> **Excerpted data**
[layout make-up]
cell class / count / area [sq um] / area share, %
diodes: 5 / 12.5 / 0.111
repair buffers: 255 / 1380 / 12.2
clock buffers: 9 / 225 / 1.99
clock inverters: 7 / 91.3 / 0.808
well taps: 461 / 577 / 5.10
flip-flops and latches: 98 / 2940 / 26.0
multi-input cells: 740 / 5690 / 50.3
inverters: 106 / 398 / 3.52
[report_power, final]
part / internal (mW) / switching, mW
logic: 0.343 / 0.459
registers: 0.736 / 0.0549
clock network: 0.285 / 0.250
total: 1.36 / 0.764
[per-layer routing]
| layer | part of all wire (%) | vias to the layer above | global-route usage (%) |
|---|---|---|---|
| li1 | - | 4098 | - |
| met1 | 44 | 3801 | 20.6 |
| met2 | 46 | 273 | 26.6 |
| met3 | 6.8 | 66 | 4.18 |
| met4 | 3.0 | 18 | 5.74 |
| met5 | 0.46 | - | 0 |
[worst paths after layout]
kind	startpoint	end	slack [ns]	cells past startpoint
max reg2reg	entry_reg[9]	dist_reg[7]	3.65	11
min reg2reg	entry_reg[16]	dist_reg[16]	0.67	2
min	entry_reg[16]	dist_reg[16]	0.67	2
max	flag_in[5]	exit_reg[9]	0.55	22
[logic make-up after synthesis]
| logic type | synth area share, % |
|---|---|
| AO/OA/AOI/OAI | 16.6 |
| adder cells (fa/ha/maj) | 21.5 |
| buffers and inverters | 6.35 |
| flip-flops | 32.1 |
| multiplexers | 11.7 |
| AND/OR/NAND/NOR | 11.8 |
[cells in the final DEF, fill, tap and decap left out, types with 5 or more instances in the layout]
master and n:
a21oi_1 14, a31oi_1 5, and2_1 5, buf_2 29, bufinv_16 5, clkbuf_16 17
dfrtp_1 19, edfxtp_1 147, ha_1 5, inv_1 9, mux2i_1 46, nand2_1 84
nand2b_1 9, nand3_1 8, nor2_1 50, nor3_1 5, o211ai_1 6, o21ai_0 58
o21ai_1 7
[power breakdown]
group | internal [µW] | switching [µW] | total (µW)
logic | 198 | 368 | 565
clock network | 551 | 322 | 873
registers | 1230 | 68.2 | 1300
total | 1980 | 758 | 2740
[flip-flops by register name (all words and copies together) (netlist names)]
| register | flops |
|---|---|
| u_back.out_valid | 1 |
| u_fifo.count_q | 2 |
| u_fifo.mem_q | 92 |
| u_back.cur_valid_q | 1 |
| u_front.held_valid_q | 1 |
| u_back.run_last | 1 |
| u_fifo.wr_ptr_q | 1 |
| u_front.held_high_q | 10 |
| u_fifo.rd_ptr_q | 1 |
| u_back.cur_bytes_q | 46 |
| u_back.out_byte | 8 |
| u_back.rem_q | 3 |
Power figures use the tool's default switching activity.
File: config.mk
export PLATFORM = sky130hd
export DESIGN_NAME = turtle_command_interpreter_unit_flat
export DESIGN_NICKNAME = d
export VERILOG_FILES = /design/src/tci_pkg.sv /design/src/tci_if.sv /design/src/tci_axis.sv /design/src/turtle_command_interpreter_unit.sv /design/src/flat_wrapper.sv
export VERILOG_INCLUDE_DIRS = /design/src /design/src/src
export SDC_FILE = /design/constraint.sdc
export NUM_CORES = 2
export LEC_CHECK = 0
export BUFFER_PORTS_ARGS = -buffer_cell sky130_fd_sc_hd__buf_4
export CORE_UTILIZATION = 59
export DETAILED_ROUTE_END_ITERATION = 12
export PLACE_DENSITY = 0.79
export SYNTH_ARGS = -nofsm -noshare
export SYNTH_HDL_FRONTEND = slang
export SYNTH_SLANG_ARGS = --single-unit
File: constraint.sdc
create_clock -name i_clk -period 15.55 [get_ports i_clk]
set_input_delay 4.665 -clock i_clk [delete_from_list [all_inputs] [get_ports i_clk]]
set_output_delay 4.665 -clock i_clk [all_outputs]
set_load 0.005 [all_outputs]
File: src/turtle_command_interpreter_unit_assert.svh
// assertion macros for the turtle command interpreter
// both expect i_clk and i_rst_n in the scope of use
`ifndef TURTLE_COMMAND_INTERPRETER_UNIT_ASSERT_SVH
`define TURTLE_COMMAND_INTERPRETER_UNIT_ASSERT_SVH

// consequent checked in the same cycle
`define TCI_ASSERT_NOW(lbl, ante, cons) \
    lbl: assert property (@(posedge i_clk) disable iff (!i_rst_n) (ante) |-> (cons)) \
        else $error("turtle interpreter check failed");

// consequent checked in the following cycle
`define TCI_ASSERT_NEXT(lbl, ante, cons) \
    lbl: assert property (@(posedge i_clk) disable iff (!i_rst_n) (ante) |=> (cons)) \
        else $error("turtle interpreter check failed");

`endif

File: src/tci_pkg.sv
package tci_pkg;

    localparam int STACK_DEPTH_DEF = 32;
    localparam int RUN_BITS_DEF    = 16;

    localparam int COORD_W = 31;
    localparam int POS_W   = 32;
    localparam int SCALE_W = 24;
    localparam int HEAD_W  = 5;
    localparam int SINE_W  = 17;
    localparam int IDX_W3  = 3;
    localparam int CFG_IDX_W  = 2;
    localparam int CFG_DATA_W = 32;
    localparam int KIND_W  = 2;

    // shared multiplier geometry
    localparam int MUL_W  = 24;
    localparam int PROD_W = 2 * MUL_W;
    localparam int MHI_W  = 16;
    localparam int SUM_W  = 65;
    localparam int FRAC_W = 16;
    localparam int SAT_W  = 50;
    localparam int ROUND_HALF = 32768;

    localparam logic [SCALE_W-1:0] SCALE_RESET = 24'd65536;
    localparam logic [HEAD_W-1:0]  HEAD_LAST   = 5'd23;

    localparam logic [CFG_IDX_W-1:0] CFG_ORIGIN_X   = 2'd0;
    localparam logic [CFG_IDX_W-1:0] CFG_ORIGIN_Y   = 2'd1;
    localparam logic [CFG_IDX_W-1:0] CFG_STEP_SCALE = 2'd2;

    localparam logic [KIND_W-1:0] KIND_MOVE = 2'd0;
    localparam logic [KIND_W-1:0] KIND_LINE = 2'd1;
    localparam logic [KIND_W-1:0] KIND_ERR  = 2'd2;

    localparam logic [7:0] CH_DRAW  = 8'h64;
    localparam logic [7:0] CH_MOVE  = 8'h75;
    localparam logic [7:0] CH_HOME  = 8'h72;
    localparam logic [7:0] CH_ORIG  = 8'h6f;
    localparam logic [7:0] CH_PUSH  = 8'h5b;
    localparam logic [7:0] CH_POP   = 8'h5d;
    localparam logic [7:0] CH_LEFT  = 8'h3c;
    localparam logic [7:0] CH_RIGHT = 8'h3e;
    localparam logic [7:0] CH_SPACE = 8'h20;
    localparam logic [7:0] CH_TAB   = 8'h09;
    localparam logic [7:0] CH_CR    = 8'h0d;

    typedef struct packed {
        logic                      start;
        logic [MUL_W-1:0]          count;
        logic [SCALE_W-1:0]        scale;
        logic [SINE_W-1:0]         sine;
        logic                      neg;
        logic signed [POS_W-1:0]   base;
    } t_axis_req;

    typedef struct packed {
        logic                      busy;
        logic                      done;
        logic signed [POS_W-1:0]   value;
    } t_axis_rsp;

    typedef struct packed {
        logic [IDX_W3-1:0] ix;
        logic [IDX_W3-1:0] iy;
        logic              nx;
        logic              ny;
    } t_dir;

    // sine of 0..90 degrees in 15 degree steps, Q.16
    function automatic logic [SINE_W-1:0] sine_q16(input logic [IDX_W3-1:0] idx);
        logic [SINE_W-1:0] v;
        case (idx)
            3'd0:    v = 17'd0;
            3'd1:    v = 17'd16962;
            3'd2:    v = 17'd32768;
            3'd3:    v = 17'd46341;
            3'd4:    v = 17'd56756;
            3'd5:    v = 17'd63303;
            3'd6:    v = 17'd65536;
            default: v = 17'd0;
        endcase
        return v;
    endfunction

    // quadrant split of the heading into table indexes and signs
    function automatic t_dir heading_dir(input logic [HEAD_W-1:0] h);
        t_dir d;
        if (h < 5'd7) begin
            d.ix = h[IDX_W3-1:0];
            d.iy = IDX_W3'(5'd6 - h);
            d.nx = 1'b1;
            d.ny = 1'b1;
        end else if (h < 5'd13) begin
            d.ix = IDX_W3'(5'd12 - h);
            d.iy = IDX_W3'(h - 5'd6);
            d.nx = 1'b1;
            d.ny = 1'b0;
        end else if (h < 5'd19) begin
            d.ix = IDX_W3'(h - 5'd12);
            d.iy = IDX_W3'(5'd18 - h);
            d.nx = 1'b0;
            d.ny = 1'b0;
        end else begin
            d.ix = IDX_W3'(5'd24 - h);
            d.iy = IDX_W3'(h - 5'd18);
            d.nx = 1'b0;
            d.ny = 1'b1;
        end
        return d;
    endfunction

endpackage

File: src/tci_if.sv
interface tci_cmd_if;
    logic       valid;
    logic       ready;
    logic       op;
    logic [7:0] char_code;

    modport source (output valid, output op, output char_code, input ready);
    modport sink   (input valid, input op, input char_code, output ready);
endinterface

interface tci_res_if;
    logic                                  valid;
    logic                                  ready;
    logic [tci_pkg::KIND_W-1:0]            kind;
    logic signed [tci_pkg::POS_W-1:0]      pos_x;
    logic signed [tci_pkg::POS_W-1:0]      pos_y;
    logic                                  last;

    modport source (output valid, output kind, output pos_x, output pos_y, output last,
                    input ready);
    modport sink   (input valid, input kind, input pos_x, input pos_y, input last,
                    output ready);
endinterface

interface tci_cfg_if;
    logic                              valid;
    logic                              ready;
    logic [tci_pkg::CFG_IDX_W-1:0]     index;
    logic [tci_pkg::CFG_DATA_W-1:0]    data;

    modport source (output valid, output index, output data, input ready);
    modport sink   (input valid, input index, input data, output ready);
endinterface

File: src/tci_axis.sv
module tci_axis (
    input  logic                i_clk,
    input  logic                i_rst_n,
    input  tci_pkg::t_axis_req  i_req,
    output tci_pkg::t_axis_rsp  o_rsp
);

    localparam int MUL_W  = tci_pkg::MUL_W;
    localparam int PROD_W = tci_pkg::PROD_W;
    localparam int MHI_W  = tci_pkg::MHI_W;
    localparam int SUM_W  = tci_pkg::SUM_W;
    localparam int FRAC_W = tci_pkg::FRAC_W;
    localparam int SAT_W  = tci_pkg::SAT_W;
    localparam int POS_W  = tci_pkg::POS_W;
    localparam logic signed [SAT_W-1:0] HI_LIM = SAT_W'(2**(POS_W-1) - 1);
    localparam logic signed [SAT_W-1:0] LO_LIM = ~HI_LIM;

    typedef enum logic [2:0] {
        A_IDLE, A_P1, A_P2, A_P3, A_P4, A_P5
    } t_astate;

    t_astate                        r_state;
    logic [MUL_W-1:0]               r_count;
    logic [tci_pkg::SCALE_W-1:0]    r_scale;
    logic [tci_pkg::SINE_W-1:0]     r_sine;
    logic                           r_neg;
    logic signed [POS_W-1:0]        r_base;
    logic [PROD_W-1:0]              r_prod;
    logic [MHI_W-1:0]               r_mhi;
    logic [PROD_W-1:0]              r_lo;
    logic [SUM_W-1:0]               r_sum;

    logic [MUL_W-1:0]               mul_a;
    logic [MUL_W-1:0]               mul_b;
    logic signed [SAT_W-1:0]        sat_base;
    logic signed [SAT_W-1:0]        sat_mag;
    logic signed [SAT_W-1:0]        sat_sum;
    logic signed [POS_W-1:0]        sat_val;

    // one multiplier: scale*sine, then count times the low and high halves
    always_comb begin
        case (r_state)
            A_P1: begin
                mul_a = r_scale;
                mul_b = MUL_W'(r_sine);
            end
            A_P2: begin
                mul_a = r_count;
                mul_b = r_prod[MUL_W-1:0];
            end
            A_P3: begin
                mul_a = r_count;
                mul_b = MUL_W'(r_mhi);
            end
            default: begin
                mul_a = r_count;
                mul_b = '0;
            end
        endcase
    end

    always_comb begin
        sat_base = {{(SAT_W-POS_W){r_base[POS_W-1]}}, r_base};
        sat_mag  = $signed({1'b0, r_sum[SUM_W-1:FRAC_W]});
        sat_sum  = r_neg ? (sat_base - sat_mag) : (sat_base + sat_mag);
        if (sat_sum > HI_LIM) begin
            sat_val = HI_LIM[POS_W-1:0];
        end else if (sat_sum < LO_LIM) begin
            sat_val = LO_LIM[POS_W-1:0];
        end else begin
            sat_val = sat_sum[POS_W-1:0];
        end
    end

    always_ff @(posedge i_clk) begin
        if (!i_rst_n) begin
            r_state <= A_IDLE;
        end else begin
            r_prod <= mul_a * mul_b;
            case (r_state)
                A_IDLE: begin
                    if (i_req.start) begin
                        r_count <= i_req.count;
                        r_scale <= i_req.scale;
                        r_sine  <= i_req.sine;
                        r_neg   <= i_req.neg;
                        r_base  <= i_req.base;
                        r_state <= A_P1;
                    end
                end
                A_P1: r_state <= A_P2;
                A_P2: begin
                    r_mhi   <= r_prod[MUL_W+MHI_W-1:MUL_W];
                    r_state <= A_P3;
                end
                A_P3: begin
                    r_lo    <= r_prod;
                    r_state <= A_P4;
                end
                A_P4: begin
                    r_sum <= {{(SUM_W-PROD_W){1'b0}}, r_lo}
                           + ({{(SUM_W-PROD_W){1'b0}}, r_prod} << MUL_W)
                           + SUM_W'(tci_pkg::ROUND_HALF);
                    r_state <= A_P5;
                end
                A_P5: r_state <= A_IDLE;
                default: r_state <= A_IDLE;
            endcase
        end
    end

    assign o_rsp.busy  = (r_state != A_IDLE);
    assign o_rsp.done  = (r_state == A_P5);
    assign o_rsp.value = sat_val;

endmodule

> **Exercise instructions**
Output the lines of the records above exactly as they appear, from the line containing "[flip-flops by register" through the line containing "u_back.rem_q | 3 |".

> **Task result**
[flip-flops by register name (all words and copies together) (netlist names)]
| register | flops |
|---|---|
| u_back.out_valid | 1 |
| u_fifo.count_q | 2 |
| u_fifo.mem_q | 92 |
| u_back.cur_valid_q | 1 |
| u_front.held_valid_q | 1 |
| u_back.run_last | 1 |
| u_fifo.wr_ptr_q | 1 |
| u_front.held_high_q | 10 |
| u_fifo.rd_ptr_q | 1 |
| u_back.cur_bytes_q | 46 |
| u_back.out_byte | 8 |
| u_back.rem_q | 3 |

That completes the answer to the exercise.